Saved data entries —
★ ★ ★
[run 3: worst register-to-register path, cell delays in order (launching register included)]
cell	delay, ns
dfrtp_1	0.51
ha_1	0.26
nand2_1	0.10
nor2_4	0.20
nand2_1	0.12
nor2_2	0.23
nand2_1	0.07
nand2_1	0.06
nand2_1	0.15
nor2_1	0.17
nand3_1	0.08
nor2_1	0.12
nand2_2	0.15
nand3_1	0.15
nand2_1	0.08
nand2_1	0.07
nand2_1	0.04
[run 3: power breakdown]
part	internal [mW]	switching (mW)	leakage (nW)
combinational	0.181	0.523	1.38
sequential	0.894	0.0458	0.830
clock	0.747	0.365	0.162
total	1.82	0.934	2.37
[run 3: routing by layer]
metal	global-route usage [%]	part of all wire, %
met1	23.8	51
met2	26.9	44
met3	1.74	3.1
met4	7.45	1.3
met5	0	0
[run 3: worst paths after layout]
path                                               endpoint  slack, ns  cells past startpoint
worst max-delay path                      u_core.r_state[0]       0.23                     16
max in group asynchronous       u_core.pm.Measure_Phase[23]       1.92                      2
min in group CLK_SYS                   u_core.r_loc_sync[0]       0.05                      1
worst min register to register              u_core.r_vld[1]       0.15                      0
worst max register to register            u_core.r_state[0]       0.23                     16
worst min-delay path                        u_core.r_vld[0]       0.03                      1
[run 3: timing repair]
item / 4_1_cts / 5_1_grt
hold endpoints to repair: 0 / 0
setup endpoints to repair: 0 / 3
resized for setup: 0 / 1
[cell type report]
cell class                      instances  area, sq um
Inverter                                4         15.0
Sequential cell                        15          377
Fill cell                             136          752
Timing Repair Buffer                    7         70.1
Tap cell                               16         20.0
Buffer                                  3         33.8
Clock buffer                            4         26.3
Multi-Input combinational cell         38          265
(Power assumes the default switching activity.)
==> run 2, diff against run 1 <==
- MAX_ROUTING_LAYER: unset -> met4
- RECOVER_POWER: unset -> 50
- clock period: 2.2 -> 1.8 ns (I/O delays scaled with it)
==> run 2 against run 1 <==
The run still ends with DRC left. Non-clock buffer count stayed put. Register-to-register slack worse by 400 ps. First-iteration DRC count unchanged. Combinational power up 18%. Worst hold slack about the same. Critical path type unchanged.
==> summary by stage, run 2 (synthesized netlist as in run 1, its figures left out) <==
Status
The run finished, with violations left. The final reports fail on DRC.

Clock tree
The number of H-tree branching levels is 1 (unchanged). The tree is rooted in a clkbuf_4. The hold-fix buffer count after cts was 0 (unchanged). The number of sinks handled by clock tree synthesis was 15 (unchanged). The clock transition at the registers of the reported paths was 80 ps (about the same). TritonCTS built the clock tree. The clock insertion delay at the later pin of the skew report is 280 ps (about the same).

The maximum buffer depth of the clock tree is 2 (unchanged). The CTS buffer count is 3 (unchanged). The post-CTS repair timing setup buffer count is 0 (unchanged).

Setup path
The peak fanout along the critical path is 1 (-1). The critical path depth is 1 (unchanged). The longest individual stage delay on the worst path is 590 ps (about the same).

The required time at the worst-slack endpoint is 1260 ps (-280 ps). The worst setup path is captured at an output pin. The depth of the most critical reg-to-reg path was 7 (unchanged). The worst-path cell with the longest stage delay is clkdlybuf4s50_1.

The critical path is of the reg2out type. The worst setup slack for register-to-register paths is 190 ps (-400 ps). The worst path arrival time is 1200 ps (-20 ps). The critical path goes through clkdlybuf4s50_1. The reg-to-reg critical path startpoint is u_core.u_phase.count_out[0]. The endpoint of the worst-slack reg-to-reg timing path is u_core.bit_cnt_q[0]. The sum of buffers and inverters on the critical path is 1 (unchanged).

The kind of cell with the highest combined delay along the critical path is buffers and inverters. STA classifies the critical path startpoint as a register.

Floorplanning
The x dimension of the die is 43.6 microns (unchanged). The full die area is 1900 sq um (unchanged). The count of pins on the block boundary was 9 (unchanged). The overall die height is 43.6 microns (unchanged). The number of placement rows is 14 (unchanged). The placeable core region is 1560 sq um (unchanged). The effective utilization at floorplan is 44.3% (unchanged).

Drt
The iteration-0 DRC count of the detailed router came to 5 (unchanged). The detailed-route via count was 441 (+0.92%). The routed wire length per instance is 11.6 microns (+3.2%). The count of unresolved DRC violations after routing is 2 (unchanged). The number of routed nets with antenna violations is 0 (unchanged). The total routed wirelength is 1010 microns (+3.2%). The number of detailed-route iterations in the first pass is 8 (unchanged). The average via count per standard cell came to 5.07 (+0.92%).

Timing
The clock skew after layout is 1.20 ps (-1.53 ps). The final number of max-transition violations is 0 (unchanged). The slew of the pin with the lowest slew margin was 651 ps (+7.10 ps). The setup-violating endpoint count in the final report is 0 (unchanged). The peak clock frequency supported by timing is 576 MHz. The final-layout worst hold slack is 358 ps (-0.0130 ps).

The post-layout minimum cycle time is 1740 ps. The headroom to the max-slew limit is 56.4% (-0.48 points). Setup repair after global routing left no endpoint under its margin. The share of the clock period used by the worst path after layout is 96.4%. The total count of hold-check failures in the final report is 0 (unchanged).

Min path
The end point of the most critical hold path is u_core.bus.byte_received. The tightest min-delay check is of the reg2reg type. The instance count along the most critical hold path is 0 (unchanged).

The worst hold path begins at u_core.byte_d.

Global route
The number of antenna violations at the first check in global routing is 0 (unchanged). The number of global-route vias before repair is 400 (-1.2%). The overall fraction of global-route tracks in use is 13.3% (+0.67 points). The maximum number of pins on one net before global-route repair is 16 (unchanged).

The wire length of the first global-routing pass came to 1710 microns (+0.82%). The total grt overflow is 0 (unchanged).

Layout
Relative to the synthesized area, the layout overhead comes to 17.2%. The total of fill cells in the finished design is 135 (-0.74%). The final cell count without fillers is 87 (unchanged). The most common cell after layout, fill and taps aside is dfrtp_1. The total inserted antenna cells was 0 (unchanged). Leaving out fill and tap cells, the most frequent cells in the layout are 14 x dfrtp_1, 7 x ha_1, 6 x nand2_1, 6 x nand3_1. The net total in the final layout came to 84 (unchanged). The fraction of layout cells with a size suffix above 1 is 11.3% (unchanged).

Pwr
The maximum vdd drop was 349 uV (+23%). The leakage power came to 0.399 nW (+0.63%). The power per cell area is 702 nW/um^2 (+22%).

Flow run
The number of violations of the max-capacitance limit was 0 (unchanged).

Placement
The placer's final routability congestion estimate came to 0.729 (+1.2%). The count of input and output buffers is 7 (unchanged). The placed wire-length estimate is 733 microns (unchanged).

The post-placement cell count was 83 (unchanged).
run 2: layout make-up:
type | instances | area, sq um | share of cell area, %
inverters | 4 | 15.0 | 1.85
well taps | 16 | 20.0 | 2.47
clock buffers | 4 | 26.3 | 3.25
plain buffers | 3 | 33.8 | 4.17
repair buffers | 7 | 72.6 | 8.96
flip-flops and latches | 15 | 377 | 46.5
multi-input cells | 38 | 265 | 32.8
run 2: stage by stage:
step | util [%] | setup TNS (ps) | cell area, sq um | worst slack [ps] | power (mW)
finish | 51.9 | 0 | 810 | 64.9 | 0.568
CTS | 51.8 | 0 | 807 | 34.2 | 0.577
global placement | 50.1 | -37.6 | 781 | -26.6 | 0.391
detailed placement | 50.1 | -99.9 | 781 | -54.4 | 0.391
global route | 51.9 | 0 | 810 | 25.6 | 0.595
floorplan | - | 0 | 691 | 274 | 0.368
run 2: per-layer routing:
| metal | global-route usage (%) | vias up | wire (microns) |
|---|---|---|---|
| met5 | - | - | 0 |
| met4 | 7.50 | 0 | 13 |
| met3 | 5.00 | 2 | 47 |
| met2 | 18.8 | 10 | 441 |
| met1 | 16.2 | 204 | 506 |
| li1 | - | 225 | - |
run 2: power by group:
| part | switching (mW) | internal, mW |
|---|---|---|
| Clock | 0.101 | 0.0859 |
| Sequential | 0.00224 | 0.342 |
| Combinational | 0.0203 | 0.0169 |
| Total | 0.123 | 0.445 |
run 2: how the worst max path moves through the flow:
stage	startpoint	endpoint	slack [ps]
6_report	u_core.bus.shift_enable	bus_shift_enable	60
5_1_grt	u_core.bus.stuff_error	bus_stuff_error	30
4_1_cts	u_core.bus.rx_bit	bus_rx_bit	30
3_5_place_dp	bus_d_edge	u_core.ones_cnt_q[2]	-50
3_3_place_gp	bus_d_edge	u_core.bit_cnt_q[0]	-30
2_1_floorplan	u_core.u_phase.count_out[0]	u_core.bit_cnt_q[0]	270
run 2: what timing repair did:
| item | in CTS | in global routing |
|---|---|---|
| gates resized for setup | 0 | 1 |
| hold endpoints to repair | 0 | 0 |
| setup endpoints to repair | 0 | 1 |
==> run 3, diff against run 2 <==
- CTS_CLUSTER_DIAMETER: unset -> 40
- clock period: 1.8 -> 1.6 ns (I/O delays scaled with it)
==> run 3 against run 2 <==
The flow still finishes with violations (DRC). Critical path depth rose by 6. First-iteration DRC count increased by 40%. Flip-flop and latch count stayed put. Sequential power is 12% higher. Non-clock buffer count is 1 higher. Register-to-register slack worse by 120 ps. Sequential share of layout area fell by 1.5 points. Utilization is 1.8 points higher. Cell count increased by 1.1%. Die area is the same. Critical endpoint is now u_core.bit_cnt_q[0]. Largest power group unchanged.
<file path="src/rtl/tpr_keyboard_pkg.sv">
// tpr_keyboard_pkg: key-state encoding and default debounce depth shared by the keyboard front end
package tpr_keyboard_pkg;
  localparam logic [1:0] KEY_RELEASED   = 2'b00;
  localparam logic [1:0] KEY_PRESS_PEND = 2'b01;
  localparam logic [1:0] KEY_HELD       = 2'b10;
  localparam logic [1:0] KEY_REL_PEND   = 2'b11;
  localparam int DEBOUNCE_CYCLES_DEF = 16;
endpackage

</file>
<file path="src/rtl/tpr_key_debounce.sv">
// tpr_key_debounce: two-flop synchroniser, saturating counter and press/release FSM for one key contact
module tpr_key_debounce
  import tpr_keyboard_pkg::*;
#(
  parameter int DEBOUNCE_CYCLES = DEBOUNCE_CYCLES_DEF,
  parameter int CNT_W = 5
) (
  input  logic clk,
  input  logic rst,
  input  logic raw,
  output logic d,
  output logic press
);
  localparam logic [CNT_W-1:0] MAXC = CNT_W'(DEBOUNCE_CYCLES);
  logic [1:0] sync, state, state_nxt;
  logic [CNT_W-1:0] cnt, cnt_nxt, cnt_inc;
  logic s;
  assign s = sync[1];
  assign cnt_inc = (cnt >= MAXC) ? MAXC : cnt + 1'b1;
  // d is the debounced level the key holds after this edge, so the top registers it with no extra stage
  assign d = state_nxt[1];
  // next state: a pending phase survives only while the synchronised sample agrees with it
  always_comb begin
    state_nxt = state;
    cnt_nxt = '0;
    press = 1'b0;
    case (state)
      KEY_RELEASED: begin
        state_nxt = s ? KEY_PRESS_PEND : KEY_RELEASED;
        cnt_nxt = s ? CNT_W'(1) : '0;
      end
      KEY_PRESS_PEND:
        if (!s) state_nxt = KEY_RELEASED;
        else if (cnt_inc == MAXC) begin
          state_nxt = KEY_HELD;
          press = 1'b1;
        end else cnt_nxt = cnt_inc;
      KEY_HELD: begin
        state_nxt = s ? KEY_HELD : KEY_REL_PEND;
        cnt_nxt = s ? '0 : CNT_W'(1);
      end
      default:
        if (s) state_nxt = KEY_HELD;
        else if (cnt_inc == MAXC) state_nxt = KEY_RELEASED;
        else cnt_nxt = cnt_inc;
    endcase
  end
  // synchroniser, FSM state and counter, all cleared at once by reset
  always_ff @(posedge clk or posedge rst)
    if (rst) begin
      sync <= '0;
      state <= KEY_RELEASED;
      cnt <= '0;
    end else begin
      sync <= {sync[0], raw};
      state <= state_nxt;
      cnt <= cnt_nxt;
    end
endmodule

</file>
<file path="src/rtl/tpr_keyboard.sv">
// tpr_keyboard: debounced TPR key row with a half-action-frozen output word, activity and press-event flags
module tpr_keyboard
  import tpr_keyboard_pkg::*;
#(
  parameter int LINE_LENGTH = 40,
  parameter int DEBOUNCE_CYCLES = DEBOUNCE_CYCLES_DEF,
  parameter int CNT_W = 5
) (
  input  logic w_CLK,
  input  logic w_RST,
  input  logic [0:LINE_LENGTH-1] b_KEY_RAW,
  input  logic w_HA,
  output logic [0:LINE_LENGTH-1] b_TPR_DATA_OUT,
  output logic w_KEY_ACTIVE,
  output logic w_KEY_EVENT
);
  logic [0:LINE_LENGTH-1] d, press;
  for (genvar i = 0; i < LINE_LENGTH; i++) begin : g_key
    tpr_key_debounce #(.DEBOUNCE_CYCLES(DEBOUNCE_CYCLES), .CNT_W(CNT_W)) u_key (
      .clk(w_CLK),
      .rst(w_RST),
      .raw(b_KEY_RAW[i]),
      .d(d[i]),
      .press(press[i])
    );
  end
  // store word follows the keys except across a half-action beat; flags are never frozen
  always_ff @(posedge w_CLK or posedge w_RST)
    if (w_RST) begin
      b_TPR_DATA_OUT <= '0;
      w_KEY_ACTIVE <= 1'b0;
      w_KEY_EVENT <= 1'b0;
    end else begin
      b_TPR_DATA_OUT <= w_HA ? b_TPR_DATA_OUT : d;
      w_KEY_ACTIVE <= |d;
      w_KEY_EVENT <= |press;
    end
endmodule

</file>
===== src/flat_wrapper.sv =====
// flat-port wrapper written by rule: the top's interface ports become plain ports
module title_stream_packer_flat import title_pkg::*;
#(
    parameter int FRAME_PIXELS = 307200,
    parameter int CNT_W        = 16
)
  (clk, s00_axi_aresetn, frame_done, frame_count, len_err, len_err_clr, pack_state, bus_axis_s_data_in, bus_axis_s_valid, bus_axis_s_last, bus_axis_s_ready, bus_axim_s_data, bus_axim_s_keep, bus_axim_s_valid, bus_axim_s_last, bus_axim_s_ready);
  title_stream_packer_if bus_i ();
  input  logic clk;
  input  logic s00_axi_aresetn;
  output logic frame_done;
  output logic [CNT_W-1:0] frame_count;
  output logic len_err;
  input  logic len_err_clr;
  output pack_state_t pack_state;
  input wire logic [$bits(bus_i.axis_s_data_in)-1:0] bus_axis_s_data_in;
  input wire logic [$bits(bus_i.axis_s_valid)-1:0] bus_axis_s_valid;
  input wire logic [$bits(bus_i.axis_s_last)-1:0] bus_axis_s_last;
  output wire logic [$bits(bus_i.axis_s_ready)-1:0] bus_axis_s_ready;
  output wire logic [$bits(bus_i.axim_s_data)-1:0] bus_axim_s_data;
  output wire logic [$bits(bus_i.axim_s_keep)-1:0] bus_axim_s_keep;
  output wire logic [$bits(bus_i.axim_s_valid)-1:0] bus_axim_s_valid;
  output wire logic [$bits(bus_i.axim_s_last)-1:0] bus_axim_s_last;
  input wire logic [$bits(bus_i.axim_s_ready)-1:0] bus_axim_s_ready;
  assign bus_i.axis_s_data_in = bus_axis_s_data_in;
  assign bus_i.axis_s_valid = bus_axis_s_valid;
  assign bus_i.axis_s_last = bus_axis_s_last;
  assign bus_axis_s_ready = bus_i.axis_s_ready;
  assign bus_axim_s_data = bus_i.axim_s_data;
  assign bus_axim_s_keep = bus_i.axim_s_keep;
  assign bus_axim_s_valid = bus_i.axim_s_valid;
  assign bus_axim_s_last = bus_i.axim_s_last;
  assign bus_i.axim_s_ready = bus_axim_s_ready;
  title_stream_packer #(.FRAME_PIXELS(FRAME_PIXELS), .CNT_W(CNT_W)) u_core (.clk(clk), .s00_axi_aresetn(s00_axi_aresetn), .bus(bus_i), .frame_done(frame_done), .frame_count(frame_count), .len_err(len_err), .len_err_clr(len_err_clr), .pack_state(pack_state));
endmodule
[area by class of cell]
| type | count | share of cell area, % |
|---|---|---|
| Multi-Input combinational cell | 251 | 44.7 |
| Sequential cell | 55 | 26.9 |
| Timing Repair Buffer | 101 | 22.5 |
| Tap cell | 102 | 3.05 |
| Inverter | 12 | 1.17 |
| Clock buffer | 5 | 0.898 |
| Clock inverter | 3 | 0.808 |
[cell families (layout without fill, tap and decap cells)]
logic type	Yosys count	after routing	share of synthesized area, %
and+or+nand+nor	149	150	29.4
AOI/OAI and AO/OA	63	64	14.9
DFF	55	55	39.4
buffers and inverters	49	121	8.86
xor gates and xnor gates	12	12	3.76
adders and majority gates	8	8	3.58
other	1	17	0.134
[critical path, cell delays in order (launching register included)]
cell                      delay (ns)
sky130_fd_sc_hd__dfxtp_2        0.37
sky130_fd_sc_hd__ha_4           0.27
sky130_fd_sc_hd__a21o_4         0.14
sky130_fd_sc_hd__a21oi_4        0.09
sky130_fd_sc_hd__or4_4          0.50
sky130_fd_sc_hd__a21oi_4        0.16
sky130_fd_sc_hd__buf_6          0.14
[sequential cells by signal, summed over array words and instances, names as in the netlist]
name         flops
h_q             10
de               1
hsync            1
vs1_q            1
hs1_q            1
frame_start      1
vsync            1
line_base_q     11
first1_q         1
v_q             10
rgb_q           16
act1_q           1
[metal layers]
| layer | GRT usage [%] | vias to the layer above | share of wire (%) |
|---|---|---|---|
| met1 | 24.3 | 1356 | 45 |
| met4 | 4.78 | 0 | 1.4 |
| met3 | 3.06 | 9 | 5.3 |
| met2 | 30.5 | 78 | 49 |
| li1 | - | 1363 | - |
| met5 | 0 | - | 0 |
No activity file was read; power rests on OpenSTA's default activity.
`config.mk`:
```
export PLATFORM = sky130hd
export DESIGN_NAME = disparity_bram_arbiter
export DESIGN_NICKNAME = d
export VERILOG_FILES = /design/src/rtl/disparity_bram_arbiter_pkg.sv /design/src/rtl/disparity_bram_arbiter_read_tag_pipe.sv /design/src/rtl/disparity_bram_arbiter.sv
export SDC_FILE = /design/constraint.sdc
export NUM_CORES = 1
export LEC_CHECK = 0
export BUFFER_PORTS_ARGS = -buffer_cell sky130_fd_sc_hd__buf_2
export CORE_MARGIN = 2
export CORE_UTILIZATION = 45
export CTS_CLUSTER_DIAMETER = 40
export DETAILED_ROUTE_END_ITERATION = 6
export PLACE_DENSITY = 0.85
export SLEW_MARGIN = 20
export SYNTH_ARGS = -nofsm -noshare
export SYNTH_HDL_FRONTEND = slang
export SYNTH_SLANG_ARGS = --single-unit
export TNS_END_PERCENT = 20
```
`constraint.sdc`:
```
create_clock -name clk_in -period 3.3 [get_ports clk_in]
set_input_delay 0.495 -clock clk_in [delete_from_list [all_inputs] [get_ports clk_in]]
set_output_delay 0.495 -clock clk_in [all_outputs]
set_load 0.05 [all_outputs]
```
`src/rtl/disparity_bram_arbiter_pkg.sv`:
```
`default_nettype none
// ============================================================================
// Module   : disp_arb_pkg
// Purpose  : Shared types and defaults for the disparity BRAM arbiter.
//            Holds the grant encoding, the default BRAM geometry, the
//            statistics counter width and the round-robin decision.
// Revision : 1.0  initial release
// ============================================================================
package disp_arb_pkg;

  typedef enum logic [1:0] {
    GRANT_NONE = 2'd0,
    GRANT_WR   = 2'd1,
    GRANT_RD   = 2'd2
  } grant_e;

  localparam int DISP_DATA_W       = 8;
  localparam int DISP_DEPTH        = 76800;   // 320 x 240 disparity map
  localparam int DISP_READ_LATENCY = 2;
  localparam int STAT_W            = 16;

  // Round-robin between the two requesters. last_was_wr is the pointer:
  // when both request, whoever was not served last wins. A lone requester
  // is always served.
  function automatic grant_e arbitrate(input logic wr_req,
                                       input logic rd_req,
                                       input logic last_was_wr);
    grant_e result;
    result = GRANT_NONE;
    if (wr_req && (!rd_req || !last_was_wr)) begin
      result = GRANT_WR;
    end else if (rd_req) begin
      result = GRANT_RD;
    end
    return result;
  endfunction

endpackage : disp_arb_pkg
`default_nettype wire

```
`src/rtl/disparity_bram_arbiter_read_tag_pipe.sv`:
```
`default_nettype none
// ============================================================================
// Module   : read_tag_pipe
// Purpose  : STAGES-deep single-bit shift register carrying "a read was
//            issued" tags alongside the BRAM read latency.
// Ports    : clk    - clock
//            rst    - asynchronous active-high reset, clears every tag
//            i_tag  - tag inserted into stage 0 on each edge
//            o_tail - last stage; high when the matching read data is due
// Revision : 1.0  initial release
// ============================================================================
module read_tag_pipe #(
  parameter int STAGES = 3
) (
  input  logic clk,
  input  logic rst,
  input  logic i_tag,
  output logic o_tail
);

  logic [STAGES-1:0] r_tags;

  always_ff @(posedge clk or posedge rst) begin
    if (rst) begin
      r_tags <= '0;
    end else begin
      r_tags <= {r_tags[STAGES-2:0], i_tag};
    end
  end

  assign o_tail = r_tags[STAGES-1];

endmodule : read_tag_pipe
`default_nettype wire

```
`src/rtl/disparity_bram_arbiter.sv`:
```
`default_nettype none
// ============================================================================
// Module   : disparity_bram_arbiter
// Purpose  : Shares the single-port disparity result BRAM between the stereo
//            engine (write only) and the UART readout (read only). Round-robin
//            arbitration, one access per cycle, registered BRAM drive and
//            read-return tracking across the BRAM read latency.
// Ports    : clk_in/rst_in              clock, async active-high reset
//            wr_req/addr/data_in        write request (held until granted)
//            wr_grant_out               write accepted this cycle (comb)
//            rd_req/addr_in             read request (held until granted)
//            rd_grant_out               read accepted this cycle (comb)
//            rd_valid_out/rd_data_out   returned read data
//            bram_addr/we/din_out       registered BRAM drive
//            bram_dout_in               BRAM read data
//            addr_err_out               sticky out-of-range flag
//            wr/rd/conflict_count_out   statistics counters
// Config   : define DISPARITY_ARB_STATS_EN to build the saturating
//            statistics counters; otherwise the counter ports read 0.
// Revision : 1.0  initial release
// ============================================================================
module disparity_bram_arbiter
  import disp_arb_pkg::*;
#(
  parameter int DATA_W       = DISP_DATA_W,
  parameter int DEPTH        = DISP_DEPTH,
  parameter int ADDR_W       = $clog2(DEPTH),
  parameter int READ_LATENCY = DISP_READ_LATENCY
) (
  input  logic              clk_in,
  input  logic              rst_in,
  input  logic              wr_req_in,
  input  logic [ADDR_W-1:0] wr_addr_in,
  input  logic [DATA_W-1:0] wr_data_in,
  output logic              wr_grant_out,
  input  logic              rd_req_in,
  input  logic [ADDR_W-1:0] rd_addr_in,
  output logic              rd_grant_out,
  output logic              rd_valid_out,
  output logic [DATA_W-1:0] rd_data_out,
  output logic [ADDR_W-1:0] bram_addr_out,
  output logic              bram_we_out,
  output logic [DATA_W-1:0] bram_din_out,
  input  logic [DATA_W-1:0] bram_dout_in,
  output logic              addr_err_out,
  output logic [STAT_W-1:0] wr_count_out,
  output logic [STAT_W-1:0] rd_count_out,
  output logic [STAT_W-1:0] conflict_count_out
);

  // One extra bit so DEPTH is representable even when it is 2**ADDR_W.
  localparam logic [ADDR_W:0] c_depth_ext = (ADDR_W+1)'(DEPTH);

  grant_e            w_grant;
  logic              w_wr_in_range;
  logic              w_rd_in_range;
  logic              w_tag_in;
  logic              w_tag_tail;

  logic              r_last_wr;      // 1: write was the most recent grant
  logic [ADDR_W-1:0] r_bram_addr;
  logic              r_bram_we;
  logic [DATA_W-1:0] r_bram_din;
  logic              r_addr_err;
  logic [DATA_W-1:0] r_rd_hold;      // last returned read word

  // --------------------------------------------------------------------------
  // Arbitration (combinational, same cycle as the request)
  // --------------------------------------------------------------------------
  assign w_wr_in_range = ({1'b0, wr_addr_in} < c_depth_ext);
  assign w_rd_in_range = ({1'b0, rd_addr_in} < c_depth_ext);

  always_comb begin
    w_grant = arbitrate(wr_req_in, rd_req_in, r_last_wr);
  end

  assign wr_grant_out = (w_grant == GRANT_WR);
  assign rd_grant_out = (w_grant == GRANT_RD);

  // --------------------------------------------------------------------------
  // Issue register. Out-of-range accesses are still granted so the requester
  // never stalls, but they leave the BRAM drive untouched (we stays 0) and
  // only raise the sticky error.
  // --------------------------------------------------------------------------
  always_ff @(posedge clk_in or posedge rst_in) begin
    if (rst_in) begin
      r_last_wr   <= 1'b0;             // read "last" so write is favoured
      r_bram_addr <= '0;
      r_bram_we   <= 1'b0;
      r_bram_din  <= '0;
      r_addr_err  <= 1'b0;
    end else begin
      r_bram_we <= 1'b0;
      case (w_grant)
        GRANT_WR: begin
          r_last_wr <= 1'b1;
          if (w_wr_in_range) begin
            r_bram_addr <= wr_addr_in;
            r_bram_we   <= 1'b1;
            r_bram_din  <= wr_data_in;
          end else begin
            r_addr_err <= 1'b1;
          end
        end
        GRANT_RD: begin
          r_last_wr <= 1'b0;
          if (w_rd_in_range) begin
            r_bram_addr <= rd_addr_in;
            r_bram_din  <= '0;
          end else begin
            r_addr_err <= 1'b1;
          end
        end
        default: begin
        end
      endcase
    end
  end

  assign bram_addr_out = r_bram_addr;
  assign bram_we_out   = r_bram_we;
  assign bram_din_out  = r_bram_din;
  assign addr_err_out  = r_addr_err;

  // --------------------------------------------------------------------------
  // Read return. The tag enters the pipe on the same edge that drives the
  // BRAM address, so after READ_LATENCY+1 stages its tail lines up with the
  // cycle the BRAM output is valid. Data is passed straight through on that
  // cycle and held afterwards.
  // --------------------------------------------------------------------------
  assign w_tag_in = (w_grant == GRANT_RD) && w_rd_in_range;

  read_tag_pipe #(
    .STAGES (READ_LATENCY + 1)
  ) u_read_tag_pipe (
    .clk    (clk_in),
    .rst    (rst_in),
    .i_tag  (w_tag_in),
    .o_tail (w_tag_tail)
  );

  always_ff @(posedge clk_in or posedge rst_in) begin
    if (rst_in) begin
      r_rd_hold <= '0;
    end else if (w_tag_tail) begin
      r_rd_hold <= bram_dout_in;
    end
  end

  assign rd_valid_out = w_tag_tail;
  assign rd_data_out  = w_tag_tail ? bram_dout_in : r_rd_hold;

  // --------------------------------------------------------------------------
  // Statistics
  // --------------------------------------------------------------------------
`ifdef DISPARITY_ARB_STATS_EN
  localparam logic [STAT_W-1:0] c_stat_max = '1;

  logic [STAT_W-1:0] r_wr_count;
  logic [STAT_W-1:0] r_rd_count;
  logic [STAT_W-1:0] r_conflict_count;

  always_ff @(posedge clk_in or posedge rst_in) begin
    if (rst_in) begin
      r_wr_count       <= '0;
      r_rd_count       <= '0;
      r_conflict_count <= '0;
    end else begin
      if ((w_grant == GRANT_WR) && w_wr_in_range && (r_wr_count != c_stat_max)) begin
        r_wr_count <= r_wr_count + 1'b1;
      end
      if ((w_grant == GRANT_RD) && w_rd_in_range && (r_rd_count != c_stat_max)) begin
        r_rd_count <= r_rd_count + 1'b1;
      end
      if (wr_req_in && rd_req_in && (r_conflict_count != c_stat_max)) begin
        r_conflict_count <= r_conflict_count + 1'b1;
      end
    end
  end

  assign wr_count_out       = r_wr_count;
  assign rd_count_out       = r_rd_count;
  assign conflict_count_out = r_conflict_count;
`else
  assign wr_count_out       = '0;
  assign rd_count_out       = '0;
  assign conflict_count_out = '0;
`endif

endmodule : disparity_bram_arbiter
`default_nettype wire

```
★ ★ ★
Exercise aim —
Please give again the lines above between the line holding "- RECOVER_POWER: unset -> 50" and the line holding "run 2 against", inclusive, exactly as they are and with nothing added.

Exercise response —
- RECOVER_POWER: unset -> 50
- clock period: 2.2 -> 1.8 ns (I/O delays scaled with it)
==> run 2 against run 1 <==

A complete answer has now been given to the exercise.